This paper investigates how large language models (LLMs) generalize when performing reasoning tasks. The authors overcome the limitations of traditional train-test set separation by analyzing the pretraining data that influences model outputs for various reasoning and factual questions. They focus on three simple mathematical reasoning tasks and contrast them with factual questions, using influence functions to identify influential documents. The research is conducted on two Cohere Command R models (7B and 35B parameters) and a subset of their pretraining data.

2. Key points

  • Procedural knowledge drives reasoning: Documents influencing reasoning traces often contain procedural knowledge (e.g., formulas or code demonstrating solution methods). This suggests LLMs are generalizing strategies rather than simply retrieving answers.

  • Models rely less on individual documents for reasoning: The influence of individual documents on reasoning is weaker than on factual questions, indicating a reliance on a broader, more general set of documents.

  • Factual answers are often found in influential data, reasoning answers rarely are: Answers to factual questions frequently appear in highly influential pretraining documents. This is not the case for reasoning questions, nor for intermediate reasoning steps.

  • Code plays a significant role in mathematical reasoning: Code data is overrepresented among influential documents for reasoning tasks. This highlights the importance of high-quality procedural data in model pretraining.
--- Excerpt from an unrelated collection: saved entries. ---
$ cat config.mk
export PLATFORM = sky130hd
export DESIGN_NAME = dfst_ram
export DESIGN_NICKNAME = d
export VERILOG_FILES = /design/src/rtl/dfst_ram.sv
export SDC_FILE = /design/constraint.sdc
export NUM_CORES = 1
export LEC_CHECK = 0
export BUFFER_PORTS_ARGS = -buffer_cell sky130_fd_sc_hd__buf_2
export CORE_MARGIN = 5
export CORE_UTILIZATION = 51
export DETAILED_ROUTE_END_ITERATION = 12
export HOLD_SLACK_MARGIN = 0.12
export PLACE_DENSITY_LB_ADDON = 0.1
export SYNTH_ARGS = -nofsm -noshare
export SYNTH_HDL_FRONTEND = slang
export SYNTH_SLANG_ARGS = --single-unit
$ cat constraint.sdc
create_clock -name clk_i -period 2.2 [get_ports clk_i]
set_input_delay 0.11 -clock clk_i [delete_from_list [all_inputs] [get_ports clk_i]]
set_output_delay 0.11 -clock clk_i [all_outputs]
set_load 0.01 [all_outputs]
==> src/rtl/dfst_pkg.sv <==
// Package for the depth-first search timestamp block.
// Holds sizes, command and colour codes, the FSM state type and the per-vertex record.
// Depends on nothing; dfst_nbr_find, the top level and the checker refer to it by scoped names.
package dfst_pkg;

  localparam int MaxVertices = 64;
  localparam int VtxW        = $clog2(MaxVertices);
  localparam int CntW        = VtxW + 1;
  localparam int TimeW       = 8;
  localparam int OpW         = 2;

  typedef enum logic [OpW-1:0] {
    OpAddEdge = 2'd0,
    OpRun     = 2'd1,
    OpClear   = 2'd2
  } op_e;

  typedef enum logic [1:0] {
    ColWhite = 2'd0,
    ColGray  = 2'd1,
    ColBlack = 2'd2
  } colour_e;

  typedef enum logic [3:0] {
    StIdle,
    StEdgeWr,
    StRootRd,
    StRootChk,
    StRowLd,
    StStep,
    StNbrChk,
    StPush,
    StPopRd,
    StPopLd,
    StEmit
  } state_e;

  typedef struct packed {
    colour_e          colour;
    logic [CntW-1:0]  ptr;
    logic [TimeW-1:0] disc;
    logic [TimeW-1:0] fin;
  } info_t;

  typedef struct packed {
    logic            found;
    logic [VtxW-1:0] idx;
  } nbr_t;

  localparam int InfoW = $bits(info_t);

endpackage

==> src/rtl/dfst_nbr_find.sv <==
// Finds the lowest set bit of an adjacency row at or above a pointer and below a limit.
// Depends on dfst_pkg.
module dfst_nbr_find (
  input  logic [dfst_pkg::MaxVertices-1:0] row_i,
  input  logic [dfst_pkg::CntW-1:0]        ptr_i,
  input  logic [dfst_pkg::CntW-1:0]        limit_i,
  output dfst_pkg::nbr_t                   nbr_o
);

  always_comb begin
    nbr_o = '0;
    for (int b = dfst_pkg::MaxVertices - 1; b >= 0; b--) begin
      if (row_i[b] && (dfst_pkg::CntW'(b) >= ptr_i) && (dfst_pkg::CntW'(b) < limit_i)) begin
        nbr_o.found = 1'b1;
        nbr_o.idx   = dfst_pkg::VtxW'(b);
      end
    end
  end

endmodule

==> config.mk <==
export PLATFORM = sky130hd
export DESIGN_NAME = dfst_nbr_find
export DESIGN_NICKNAME = d
export VERILOG_FILES = /design/src/rtl/dfst_pkg.sv /design/src/rtl/dfst_nbr_find.sv
export SDC_FILE = /design/constraint.sdc
export NUM_CORES = 1
export LEC_CHECK = 0
export BUFFER_PORTS_ARGS = -buffer_cell sky130_fd_sc_hd__buf_2
export CAP_MARGIN = 20
export CORE_MARGIN = 10
export CORE_UTILIZATION = 40
export DETAILED_ROUTE_END_ITERATION = 8
export PLACE_DENSITY = 0.73
export SLEW_MARGIN = 20
export SYNTH_ARGS = -nofsm -noshare
export SYNTH_HDL_FRONTEND = slang
export SYNTH_SLANG_ARGS = --single-unit
==> constraint.sdc <==
create_clock -name vclk -period 3.7
set_clock_uncertainty 0.05 [all_clocks]
set_input_delay 0.555 -clock vclk [all_inputs]
set_output_delay 0.555 -clock vclk [all_outputs]
set_load 0.005 [all_outputs]
==> results of run 1 <==
-- per-layer routing --
metal  share of wire (%)  vias up  track usage, %
met5                   0        -               0
met4                 5.6        0           13.56
met3                  11       47           4.258
met2                  44      297           38.43
met1                  39     1878           30.82
li1                    -     1856               -
-- critical path: stages --
cell	delay [ns]
sky130_fd_sc_hd__buf_2	0.22
sky130_fd_sc_hd__or2_1	0.36
sky130_fd_sc_hd__a31oi_1	0.35
sky130_fd_sc_hd__and4_1	0.25
sky130_fd_sc_hd__o21ai_1	0.08
sky130_fd_sc_hd__a2111oi_2	0.48
sky130_fd_sc_hd__nand4_1	0.19
sky130_fd_sc_hd__a21boi_0	0.29
sky130_fd_sc_hd__o31ai_1	0.10
sky130_fd_sc_hd__buf_2	0.13
-- repair_timing --
action | CTS | global route
resized for setup | 0 | 10
hold buffers | 0 | 0
setup endpoints to repair | 0 | 6
endpoints found under the hold margin | 0 | 0
-- synth_stat cells (12+ instances only) --
cell and n:
sky130_fd_sc_hd__o21ai_0 28, sky130_fd_sc_hd__inv_1 12, sky130_fd_sc_hd__nor3_1 15, sky130_fd_sc_hd__nand3_1 17, sky130_fd_sc_hd__nand4_1 16, sky130_fd_sc_hd__buf_2 16, sky130_fd_sc_hd__nor2_1 23, sky130_fd_sc_hd__o2111ai_1 16
sky130_fd_sc_hd__a21oi_1 37, sky130_fd_sc_hd__o211ai_1 18, sky130_fd_sc_hd__clkbuf_1 18, sky130_fd_sc_hd__nand2_1 48
-- power groups by stage --
stage / Clock [mW] / Sequential, mW / Combinational, mW
2_1_floorplan: 0 / 0 / 0.255
3_3_place_gp: 0 / 0 / 0.420
3_5_place_dp: 0 / 0 / 0.422
4_1_cts: 0 / 0 / 0.424
5_1_grt: 0 / 0 / 0.475
6_report: 0 / 0 / 0.441
-- path summary, 6_finish.rpt --
| kind | from | endpoint | slack (ns) | cells after the start |
|---|---|---|---|---|
| setup / recovery | ptr_i[1] | nbr_o[0] | 0.08 | 10 |
| hold / removal | row_i[8] | nbr_o[0] | 1.60 | 5 |
-- area by class of cell --
class                      count  area (um2)  area share (%)
inverter                      13       48.80           1.521
multi-input combinational    371        2372           73.95
tap                           77       96.34           3.003
timing repair buffer         120       690.7           21.53
-- cells by family after synthesis --
family,share of synthesized area (%)
AOI/OAI and AO/OA,54.07
and+or+nand+nor,37.78
buffers and inverters,8.145
==> report_table.html, run 1 <==
<table>
<tr><th>Metric</th><th>Value</th></tr>
<tr><th colspan="2">Die</th></tr>
<tr><td>Width of the chip</td><td>around 100 um</td></tr>
<tr><td>Vertical die dimension</td><td>about 100 um</td></tr>
<tr><td>Std-Cell Rows</td><td>29</td></tr>
<tr><td>Top-level port count</td><td>85</td></tr>
<tr><td>Core area</td><td>around 0.0063 mm2</td></tr>
<tr><td>Effective utilization at floorplan</td><td>40.62%</td></tr>
<tr><td>Die ar.</td><td>about 0.010 mm2</td></tr>
<tr><th colspan="2">Cells and area</th></tr>
<tr><td>Count of flip-flops and latches</td><td>0</td></tr>
<tr><td>Storage element area</td><td>0 um2</td></tr>
<tr><td>Most frequent standard cell in the layout excluding fill and tap cells</td><td>sky130_fd_sc_hd__buf_2</td></tr>
<tr><td>Clock buffer count</td><td>0</td></tr>
<tr><td>Number of nets in the layout</td><td>584</td></tr>
<tr><td>Non-filler cells in the finished layout</td><td>581</td></tr>
<tr><td>Synth-to-layout area growth</td><td>25.81%</td></tr>
<tr><td>Most frequent cells in the layout</td><td>84 x sky130_fd_sc_hd__buf_2, 48 x sky130_fd_sc_hd__nand2_1, 36 x sky130_fd_sc_hd__a21oi_1, 35 x sky130_fd_sc_hd__buf_4, 28 x sky130_fd_sc_hd__o21ai_0</td></tr>
<tr><td>Final Instance Area</td><td>roughly 0.0032 mm2</td></tr>
<tr><td>Fill cell count</td><td>661</td></tr>
<tr><td>Share of the core filled with cells in the final layout</td><td>between 50% and 60%</td></tr>
<tr><td>N_diodes</td><td>0</td></tr>
<tr><td>Fraction of layout instances using a drive strength above 1</td><td>28.97%</td></tr>
<tr><th colspan="2">Place</th></tr>
<tr><td>Placed cells</td><td>581</td></tr>
<tr><td>Placed standard-cell area</td><td>0.003176 mm2</td></tr>
<tr><td>Worst slack after detailed placement</td><td>0.06369 ns</td></tr>
<tr><td>Buffers added on ports</td><td>85</td></tr>
<tr><td>Routability congestion estimate</td><td>between 1 and 1.5</td></tr>
<tr><td>Dpl hpwl</td><td>10800 um</td></tr>
<tr><th colspan="2">Timing</th></tr>
<tr><td>RSZ-0062 raised after global routing</td><td>yes</td></tr>
<tr><td>Post-route clock period utilization</td><td>97.94%</td></tr>
<tr><td>Peak Freq</td><td>around 280 MHz</td></tr>
<tr><td>Fin. max-slew vios</td><td>0</td></tr>
<tr><td>Summed negative setup slack over all endpoints</td><td>0 ns</td></tr>
<tr><td>Final-layout worst hold slack</td><td>1.595 ns</td></tr>
<tr><td>Slew of the pin with the lowest slew margin</td><td>approximately 0.55 ns</td></tr>
<tr><td>Setup-failing EPs final</td><td>0</td></tr>
<tr><td>Rel. slew slack</td><td>62.56%</td></tr>
<tr><td>Min cycle time layout</td><td>around 3.6 ns</td></tr>
<tr><td>Slack of the critical path</td><td>about 0.076 ns</td></tr>
<tr><td>Fin. Hold Viols</td><td>0</td></tr>
<tr><th colspan="2">Worst setup path</th></tr>
<tr><td>Critical Path Sink Type</td><td>output port</td></tr>
<tr><td>Largest fanout of any net on the critical path</td><td>20</td></tr>
<tr><td>Worst path required time</td><td>3.09 ns</td></tr>
<tr><td>Startpoint Class</td><td>input port</td></tr>
<tr><td>Type of the worst setup path</td><td>input port to output port</td></tr>
<tr><td>Data arrival, critical path</td><td>between 3 and 4 ns</td></tr>
<tr><th colspan="2">Detailed routing</th></tr>
<tr><td>Detailed-router iteration count before antenna repair</td><td>5</td></tr>
<tr><td>Total via count after detailed routing</td><td>4078</td></tr>
<tr><td>Average routed wire per standard cell</td><td>22.50 um</td></tr>
<tr><td>Post-DR vias/cell</td><td>7.019</td></tr>
<tr><td>Drt first-iter violations</td><td>568</td></tr>
<tr><td>Total wire length</td><td>13070 um</td></tr>
<tr><td>Number of nets with antenna violations after routing</td><td>0</td></tr>
<tr><td>DRC errors left</td><td>0</td></tr>
<tr><th colspan="2">Yosys</th></tr>
<tr><td>Post-synthesis cell type with the largest combined area</td><td>sky130_fd_sc_hd__a21oi_1</td></tr>
<tr><td>Post-synthesis cell count</td><td>419</td></tr>
<tr><td>Fraction of post-synthesis cell area in the top cell type by area</td><td>under 10%</td></tr>
<tr><td>Yosys warning total</td><td>0</td></tr>
<tr><td>Syn Std Cell Area</td><td>0.002550 mm2</td></tr>
<tr><td>Synthesized netlist net count</td><td>around 500</td></tr>
<tr><td>Share of synthesized area occupied by flip-flops and latches</td><td>0%</td></tr>
<tr><td>Top area cells in the synthesized netlist</td><td>sky130_fd_sc_hd__a21oi_1 7.3%, sky130_fd_sc_hd__nand2_1 7.1%, sky130_fd_sc_hd__o2111ai_1 5.5%, sky130_fd_sc_hd__o21ai_0 5.5%, sky130_fd_sc_hd__o211ai_1 5.3%</td></tr>
<tr><td>Syn_area_per_cell</td><td>6.086 um2</td></tr>
<tr><td>Distinct cells, synth</td><td>70</td></tr>
<tr><th colspan="2">Clock network</th></tr>
<tr><td>Number of buffers inserted to repair setup after CTS</td><td>0</td></tr>
<tr><th colspan="2">GRT</th></tr>
<tr><td>Initial antenna violation count</td><td>0</td></tr>
<tr><td>Pin count of the biggest net entering global routing</td><td>22</td></tr>
<tr><td>Leftover overflow at the end of global routing</td><td>0</td></tr>
<tr><td>All-layer global routing usage</td><td>between 20% and 30%</td></tr>
<tr><td>Via count of the first global-routing pass</td><td>around 3800</td></tr>
<tr><td>Global-route wire length before repair</td><td>roughly 20000 um</td></tr>
<tr><th colspan="2">Power and ir drop</th></tr>
<tr><td>Total internal power</td><td>about 180 uW</td></tr>
<tr><td>Leakage power</td><td>approximately 1.4 nW</td></tr>
<tr><td>Switching power total</td><td>263.9 uW</td></tr>
<tr><td>Overall power</td><td>441.3 uW</td></tr>
<tr><td>Maximum ir drop on the vdd rail</td><td>63.54 uV</td></tr>
<tr><td>Switch share</td><td>approximately three fifths</td></tr>
<tr><td>Power density of the placed cells</td><td>137.6 mW/mm2</td></tr>
<tr><td>Logic pwr share</td><td>100.0%</td></tr>
<tr><td>Seq pwr share</td><td>0%</td></tr>
<tr><td>Clock network fraction of total power</td><td>0%</td></tr>
<tr><th colspan="2">Job</th></tr>
<tr><td>Number of maximum-capacitance violations</td><td>0</td></tr>
<tr><th colspan="2">Hold path</th></tr>
<tr><td>Min-Delay Path Class</td><td>input port to output port</td></tr>
<tr><th colspan="2">Run status</th></tr>
<tr><td>Run status</td><td>completed</td></tr>
</table>
Note: power is estimated with default switching activity, not from simulation.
  • Larger models show stronger effects: The 35B parameter model exhibited more pronounced differences in influence between reasoning and factual questions compared to the 7B parameter model.

3. Notable quotes

No direct quotes were extracted as significantly important for future reference. The findings are primarily conveyed through the results and analysis.

4. Primary themes

  • LLM Generalization: The core theme is understanding how LLMs generalize to new reasoning tasks, moving beyond simple retrieval-based explanations.

  • Interpretability: The study uses influence functions to gain insights into the internal mechanisms of LLMs, exploring what parts of the training data are most influential for specific types of questions.

  • Pretraining Data Impact: A crucial theme is the role of pretraining data quality and composition in driving the success of LLMs on reasoning tasks. The study suggests that focusing on high-quality procedural knowledge rather than comprehensive coverage of all possible cases might be a more effective approach for pretraining.